(Record excerpts begins)

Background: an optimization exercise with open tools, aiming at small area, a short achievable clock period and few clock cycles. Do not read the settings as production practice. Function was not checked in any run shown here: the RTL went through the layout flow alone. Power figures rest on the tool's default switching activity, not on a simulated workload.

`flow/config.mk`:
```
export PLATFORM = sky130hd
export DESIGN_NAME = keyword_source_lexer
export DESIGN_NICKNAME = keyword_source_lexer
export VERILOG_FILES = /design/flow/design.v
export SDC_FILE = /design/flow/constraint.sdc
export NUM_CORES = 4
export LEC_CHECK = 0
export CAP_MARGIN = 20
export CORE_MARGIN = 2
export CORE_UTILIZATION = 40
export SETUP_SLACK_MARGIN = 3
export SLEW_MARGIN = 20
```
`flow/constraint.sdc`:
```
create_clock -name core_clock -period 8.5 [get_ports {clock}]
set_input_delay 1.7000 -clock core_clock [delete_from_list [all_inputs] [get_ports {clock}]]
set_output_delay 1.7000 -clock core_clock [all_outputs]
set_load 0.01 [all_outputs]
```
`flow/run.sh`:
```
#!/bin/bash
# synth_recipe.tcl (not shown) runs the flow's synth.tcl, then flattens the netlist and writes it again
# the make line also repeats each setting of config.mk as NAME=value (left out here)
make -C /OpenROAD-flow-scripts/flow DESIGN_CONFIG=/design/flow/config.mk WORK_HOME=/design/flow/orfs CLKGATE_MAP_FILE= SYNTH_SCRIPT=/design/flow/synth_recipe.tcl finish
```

(Record excerpts ends)
(Record excerpts begins)

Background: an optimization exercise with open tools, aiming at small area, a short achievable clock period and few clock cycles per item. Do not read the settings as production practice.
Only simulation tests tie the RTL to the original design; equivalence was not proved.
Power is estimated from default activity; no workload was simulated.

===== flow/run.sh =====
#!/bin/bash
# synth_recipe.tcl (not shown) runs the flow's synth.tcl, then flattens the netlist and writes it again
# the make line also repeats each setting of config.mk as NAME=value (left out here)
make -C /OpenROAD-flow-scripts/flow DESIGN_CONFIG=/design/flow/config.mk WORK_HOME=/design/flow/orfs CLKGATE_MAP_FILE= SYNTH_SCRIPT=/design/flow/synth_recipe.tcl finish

(Record excerpts ends)

▸ **What you have to do**: What is the number of lines in the listing that contain the string "with"? Give it alone.

▸ **Completed task**: 2